## What you should do
After finding the line containing "count after layout" below, please output that line and each following one through the line containing "u_adder_mult.o_data: 16", exactly as written.

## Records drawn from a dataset
+--

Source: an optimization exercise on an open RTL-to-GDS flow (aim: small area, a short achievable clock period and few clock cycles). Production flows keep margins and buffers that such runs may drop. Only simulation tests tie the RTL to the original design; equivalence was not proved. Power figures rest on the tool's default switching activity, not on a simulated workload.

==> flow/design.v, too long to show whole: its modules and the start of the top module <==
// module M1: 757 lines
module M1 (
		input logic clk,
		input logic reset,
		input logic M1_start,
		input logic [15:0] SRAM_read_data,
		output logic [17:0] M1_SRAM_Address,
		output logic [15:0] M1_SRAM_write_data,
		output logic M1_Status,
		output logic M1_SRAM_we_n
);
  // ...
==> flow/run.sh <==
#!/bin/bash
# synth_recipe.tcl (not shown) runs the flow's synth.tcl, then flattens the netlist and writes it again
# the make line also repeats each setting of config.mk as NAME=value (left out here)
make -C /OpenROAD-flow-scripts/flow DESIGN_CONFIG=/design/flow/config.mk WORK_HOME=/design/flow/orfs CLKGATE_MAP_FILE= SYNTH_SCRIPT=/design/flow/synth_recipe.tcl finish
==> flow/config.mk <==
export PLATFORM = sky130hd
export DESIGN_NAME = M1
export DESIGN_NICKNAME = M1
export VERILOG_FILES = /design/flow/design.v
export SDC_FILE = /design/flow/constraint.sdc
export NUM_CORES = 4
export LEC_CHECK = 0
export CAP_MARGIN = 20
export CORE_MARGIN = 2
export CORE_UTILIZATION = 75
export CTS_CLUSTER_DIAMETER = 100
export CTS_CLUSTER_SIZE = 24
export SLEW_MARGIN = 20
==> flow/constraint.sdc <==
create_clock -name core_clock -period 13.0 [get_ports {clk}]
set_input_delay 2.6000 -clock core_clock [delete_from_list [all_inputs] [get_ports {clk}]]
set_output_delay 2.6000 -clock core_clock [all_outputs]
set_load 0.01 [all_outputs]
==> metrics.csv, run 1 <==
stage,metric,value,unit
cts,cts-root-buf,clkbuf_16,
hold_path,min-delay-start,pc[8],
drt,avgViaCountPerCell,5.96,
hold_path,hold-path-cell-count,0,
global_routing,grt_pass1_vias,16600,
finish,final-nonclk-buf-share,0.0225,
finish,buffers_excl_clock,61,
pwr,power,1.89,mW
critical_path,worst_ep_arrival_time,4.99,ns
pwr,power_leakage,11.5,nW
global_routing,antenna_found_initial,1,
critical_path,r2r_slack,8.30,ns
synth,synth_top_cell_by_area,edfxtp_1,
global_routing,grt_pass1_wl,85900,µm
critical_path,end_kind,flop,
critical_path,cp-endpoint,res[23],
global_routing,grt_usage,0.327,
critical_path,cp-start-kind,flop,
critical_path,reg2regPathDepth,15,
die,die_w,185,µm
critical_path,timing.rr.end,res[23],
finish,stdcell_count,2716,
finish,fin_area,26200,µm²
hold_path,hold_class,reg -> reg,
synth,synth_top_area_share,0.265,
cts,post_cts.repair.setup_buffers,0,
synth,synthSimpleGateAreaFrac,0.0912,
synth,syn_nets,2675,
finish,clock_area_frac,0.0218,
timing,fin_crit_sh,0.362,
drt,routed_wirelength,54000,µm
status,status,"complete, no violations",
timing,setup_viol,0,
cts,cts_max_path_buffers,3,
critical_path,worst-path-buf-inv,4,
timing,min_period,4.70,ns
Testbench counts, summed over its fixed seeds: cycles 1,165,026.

+--

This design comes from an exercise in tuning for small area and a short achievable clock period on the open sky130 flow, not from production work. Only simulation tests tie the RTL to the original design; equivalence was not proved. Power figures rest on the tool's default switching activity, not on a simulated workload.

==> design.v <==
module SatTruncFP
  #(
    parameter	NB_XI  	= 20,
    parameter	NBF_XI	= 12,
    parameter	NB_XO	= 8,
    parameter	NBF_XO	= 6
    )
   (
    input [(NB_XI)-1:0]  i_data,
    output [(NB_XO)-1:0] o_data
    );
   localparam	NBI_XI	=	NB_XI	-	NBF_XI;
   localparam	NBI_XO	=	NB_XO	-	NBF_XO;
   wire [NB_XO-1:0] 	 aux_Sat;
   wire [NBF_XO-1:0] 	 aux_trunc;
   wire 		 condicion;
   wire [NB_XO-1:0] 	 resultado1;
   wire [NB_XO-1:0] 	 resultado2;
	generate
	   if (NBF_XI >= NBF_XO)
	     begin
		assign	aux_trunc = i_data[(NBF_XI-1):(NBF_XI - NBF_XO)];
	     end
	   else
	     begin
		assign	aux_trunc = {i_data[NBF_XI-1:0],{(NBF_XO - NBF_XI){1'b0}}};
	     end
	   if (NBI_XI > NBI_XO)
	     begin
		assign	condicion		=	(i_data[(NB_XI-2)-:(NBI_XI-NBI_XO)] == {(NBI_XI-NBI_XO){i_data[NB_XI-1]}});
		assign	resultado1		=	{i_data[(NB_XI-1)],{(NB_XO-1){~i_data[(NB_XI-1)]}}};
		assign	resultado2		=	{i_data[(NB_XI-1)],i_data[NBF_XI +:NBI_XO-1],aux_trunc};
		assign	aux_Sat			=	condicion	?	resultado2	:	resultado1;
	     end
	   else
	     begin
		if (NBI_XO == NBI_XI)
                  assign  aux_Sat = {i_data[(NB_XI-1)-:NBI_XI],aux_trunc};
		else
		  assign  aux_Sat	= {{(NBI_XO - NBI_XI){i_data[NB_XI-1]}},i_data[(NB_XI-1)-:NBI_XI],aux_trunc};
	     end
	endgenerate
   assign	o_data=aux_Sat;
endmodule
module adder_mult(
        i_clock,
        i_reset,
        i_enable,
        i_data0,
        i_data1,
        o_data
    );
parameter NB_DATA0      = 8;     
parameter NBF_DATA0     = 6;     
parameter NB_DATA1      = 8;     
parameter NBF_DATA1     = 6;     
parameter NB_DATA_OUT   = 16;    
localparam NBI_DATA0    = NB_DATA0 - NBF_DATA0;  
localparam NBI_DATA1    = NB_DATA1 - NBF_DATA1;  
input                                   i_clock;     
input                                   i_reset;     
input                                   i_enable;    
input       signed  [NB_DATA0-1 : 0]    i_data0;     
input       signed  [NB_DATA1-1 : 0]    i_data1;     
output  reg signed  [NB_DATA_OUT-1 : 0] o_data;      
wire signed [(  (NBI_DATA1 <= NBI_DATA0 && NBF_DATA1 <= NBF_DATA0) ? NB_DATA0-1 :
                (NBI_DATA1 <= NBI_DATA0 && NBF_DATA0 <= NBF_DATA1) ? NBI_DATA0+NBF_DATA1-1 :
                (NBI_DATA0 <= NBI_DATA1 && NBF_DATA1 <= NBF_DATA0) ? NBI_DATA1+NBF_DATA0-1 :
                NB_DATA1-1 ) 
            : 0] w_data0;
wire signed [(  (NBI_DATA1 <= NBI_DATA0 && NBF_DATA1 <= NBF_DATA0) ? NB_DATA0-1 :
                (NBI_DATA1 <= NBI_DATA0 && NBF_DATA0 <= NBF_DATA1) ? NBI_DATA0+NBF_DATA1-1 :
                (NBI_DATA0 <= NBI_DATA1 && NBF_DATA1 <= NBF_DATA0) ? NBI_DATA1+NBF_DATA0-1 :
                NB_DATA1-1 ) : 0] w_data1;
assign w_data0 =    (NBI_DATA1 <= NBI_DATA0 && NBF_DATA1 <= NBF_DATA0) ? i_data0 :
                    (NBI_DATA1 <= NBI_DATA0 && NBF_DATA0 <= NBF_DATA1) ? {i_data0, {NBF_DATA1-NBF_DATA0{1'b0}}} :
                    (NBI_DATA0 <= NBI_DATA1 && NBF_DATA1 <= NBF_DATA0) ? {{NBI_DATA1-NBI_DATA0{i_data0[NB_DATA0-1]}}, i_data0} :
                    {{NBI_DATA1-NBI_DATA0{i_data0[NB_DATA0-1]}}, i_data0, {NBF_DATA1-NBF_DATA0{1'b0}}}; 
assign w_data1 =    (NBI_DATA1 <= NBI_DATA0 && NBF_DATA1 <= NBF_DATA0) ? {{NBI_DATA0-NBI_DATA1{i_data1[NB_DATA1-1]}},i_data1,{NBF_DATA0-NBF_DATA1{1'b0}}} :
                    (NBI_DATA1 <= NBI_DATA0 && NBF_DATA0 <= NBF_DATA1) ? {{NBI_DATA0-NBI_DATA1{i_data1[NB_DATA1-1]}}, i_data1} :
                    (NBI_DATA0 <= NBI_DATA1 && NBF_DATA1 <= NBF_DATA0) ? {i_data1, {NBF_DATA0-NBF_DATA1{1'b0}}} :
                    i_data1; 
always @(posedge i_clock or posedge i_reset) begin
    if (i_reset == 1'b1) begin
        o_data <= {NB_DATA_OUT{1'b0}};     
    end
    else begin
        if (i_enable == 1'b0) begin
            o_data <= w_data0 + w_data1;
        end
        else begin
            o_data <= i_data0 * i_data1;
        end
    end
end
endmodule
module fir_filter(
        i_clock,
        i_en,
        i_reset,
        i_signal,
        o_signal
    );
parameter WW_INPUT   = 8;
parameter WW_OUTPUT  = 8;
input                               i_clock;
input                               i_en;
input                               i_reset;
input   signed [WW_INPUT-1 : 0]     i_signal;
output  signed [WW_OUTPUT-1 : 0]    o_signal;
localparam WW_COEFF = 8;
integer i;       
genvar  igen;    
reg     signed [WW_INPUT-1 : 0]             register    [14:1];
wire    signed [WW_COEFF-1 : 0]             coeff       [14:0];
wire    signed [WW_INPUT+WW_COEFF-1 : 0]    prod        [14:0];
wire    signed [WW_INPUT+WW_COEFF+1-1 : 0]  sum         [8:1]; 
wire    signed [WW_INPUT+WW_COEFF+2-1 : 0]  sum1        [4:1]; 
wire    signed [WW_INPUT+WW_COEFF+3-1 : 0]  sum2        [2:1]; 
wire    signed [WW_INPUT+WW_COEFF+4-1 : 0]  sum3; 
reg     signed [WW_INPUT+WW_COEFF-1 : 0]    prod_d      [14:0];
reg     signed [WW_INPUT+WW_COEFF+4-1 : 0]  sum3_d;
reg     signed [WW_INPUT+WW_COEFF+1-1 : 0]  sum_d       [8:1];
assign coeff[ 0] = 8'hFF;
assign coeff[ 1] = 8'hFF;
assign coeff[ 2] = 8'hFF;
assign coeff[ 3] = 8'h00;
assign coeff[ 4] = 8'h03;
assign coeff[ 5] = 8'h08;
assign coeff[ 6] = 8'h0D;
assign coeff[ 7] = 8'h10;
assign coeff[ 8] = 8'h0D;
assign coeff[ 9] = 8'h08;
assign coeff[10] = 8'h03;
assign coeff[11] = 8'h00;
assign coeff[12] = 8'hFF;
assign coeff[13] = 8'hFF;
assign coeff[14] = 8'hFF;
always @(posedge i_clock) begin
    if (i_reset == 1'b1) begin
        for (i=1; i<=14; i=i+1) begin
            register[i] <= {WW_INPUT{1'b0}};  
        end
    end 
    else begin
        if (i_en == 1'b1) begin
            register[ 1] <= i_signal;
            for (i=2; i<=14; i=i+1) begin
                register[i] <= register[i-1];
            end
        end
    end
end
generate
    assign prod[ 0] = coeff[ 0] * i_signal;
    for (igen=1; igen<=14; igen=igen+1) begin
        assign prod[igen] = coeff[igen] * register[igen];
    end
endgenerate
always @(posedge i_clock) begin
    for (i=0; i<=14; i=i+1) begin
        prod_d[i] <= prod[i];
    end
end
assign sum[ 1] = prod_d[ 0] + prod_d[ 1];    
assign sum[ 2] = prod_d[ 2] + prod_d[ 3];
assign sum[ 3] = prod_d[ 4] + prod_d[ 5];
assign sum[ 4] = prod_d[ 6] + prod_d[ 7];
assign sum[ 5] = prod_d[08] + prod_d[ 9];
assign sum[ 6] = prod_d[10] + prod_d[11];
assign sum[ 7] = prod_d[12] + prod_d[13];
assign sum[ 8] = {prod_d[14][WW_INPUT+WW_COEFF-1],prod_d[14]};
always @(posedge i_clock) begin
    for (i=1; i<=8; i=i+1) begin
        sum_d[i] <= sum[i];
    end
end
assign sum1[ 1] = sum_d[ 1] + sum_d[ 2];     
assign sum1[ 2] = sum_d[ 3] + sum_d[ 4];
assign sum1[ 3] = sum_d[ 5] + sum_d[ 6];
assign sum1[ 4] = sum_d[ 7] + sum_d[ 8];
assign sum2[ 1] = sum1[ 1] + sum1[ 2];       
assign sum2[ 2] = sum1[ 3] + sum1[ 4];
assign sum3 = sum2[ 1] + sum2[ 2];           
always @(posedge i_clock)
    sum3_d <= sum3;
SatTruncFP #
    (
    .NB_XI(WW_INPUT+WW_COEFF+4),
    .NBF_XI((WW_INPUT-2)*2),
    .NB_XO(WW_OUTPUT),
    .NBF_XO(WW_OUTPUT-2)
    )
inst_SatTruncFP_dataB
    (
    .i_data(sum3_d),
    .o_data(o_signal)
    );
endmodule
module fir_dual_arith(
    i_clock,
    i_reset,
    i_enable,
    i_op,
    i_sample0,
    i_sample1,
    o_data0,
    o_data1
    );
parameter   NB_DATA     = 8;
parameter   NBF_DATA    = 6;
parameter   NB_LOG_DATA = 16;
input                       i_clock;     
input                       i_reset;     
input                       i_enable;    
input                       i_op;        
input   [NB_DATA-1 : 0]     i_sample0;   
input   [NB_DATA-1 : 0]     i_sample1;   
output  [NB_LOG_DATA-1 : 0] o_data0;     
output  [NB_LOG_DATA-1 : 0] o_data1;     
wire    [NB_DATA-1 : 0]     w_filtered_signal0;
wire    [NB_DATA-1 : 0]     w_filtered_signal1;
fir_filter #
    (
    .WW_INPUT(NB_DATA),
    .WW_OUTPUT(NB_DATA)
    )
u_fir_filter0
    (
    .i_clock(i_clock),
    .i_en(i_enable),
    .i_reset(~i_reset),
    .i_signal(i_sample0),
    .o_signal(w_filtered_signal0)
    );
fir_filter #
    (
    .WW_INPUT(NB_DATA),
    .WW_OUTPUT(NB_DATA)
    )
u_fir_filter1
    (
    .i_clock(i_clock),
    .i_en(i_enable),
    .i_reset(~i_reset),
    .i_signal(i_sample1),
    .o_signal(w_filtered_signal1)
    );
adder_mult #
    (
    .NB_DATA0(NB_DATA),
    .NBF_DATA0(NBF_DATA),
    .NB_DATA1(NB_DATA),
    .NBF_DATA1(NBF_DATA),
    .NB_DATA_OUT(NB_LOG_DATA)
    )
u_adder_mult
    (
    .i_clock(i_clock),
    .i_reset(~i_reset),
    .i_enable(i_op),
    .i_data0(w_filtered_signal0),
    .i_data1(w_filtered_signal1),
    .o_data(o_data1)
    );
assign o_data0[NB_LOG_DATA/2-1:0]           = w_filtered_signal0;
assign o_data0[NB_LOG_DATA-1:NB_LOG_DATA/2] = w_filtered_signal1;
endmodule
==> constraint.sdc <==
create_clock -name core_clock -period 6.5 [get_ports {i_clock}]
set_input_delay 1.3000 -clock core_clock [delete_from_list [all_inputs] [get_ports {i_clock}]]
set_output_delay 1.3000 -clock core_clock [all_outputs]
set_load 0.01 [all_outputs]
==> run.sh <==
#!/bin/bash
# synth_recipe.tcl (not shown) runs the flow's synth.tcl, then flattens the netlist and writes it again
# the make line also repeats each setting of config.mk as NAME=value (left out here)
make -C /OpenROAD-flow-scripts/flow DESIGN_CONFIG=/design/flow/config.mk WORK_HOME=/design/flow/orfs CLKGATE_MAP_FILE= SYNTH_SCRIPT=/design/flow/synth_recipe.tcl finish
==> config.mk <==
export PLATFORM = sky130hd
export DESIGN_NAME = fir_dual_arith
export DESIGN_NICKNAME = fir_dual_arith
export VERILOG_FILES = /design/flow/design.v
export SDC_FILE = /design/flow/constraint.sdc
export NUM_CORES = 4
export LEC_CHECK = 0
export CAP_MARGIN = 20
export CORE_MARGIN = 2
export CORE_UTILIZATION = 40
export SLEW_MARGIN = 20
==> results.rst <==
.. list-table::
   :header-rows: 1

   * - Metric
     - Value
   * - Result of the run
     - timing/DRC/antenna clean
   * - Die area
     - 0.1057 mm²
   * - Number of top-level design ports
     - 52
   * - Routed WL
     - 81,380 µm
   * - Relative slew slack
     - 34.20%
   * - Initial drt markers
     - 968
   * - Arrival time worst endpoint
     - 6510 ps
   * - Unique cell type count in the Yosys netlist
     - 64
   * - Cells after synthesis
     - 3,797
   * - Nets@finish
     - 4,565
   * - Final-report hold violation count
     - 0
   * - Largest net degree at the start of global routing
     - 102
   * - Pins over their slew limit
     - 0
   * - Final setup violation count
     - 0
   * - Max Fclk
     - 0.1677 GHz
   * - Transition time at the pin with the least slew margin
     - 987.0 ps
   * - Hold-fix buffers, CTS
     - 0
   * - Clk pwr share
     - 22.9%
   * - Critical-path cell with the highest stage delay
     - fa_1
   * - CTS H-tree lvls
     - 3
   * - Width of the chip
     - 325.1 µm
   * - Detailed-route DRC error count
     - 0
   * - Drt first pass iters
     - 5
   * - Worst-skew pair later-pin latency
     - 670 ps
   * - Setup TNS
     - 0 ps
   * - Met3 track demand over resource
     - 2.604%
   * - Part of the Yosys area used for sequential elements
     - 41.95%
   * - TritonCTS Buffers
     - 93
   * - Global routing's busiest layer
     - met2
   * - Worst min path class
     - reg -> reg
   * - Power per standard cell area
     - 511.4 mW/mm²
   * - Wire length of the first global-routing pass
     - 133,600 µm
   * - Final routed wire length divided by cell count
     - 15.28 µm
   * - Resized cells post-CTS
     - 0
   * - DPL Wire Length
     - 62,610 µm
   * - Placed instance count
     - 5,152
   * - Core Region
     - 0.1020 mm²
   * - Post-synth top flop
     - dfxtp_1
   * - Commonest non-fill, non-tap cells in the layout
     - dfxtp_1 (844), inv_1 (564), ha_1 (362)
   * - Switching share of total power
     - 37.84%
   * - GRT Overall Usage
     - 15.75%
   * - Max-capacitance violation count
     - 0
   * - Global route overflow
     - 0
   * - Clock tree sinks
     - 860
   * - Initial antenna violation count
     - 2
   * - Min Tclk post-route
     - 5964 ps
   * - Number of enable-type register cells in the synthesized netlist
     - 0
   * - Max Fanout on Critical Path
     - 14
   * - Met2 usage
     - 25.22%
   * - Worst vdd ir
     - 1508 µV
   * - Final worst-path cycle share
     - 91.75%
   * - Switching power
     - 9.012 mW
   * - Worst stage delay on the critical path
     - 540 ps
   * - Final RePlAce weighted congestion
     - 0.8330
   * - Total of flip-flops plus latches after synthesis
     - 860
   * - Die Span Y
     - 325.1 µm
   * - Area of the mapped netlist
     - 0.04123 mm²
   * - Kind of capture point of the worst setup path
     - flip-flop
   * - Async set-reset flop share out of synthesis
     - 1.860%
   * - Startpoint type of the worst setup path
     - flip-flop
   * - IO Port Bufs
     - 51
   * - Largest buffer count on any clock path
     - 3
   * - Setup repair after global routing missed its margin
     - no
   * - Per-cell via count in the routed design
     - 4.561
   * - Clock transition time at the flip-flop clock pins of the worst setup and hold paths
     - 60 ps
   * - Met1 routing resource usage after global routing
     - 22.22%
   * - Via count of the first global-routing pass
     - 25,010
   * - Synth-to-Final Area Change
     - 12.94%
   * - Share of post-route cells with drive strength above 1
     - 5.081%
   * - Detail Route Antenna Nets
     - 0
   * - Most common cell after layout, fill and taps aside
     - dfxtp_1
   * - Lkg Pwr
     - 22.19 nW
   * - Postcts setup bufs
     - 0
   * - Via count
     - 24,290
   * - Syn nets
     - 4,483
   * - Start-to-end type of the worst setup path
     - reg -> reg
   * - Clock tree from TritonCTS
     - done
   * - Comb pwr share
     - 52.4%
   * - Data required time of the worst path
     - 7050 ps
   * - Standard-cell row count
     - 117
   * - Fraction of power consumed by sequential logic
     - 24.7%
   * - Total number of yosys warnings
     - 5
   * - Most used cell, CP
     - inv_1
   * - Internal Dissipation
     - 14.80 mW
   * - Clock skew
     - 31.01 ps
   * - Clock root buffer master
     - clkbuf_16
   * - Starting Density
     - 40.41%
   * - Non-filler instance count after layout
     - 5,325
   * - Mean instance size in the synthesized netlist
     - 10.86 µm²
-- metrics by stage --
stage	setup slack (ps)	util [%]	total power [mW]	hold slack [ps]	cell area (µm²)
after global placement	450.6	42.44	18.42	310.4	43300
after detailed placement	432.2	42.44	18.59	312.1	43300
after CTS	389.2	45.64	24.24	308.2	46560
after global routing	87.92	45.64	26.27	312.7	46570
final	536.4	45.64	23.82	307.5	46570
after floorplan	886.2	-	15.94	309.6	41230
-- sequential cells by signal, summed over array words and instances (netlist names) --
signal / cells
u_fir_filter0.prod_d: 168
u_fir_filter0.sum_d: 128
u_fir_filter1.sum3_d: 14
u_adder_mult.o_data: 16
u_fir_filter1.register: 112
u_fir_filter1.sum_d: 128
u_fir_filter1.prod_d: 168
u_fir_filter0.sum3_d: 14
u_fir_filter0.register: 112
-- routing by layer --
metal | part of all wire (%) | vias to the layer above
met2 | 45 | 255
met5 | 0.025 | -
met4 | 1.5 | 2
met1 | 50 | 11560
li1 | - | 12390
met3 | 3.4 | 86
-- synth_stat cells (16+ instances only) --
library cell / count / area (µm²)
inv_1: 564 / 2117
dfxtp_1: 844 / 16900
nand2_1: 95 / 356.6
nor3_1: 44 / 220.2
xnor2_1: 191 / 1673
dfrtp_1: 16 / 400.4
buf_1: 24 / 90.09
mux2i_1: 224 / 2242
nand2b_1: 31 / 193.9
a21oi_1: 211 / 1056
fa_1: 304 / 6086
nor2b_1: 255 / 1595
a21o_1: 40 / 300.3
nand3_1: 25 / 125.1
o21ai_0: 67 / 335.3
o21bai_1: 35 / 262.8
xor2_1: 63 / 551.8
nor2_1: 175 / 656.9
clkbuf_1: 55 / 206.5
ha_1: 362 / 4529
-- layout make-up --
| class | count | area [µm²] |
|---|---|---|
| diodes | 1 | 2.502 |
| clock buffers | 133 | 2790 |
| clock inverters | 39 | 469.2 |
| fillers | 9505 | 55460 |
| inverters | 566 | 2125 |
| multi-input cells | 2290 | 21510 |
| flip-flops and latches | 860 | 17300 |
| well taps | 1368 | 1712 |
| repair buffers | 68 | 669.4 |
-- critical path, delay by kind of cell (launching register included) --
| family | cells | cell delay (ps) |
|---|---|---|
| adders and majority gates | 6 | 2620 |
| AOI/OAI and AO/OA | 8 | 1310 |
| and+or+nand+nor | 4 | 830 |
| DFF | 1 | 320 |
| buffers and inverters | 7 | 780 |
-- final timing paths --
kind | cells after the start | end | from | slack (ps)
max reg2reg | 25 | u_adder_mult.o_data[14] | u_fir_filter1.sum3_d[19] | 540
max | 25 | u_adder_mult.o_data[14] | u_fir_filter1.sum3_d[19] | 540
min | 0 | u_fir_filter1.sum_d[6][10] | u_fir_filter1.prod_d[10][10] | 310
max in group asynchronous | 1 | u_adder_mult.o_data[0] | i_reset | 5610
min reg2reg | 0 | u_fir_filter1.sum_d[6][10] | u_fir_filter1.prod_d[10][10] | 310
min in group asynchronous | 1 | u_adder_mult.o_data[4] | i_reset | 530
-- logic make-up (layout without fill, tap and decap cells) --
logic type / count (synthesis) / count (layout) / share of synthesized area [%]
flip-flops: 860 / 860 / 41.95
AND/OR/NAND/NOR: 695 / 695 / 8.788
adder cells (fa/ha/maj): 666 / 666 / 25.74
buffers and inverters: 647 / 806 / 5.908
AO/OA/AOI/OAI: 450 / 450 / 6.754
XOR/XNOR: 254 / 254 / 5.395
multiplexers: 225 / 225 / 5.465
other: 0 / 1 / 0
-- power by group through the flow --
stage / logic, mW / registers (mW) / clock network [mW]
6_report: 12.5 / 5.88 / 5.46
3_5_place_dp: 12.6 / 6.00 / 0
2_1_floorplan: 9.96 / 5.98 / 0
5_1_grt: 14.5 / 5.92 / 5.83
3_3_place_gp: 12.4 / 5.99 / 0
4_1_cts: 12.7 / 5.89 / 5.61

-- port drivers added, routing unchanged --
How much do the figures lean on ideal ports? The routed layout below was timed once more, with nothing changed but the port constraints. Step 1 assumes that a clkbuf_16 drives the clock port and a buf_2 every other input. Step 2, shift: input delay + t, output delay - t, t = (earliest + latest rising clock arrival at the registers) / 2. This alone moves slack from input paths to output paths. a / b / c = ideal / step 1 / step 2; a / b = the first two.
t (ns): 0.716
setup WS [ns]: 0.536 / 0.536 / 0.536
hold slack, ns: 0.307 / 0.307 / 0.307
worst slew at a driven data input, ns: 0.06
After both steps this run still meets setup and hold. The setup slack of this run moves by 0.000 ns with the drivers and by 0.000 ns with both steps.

+--

## Written reply
   * - Non-filler instance count after layout
     - 5,325
   * - Mean instance size in the synthesized netlist
     - 10.86 µm²
-- metrics by stage --
stage	setup slack (ps)	util [%]	total power [mW]	hold slack [ps]	cell area (µm²)
after global placement	450.6	42.44	18.42	310.4	43300
after detailed placement	432.2	42.44	18.59	312.1	43300
after CTS	389.2	45.64	24.24	308.2	46560
after global routing	87.92	45.64	26.27	312.7	46570
final	536.4	45.64	23.82	307.5	46570
after floorplan	886.2	-	15.94	309.6	41230
-- sequential cells by signal, summed over array words and instances (netlist names) --
signal / cells
u_fir_filter0.prod_d: 168
u_fir_filter0.sum_d: 128
u_fir_filter1.sum3_d: 14
u_adder_mult.o_data: 16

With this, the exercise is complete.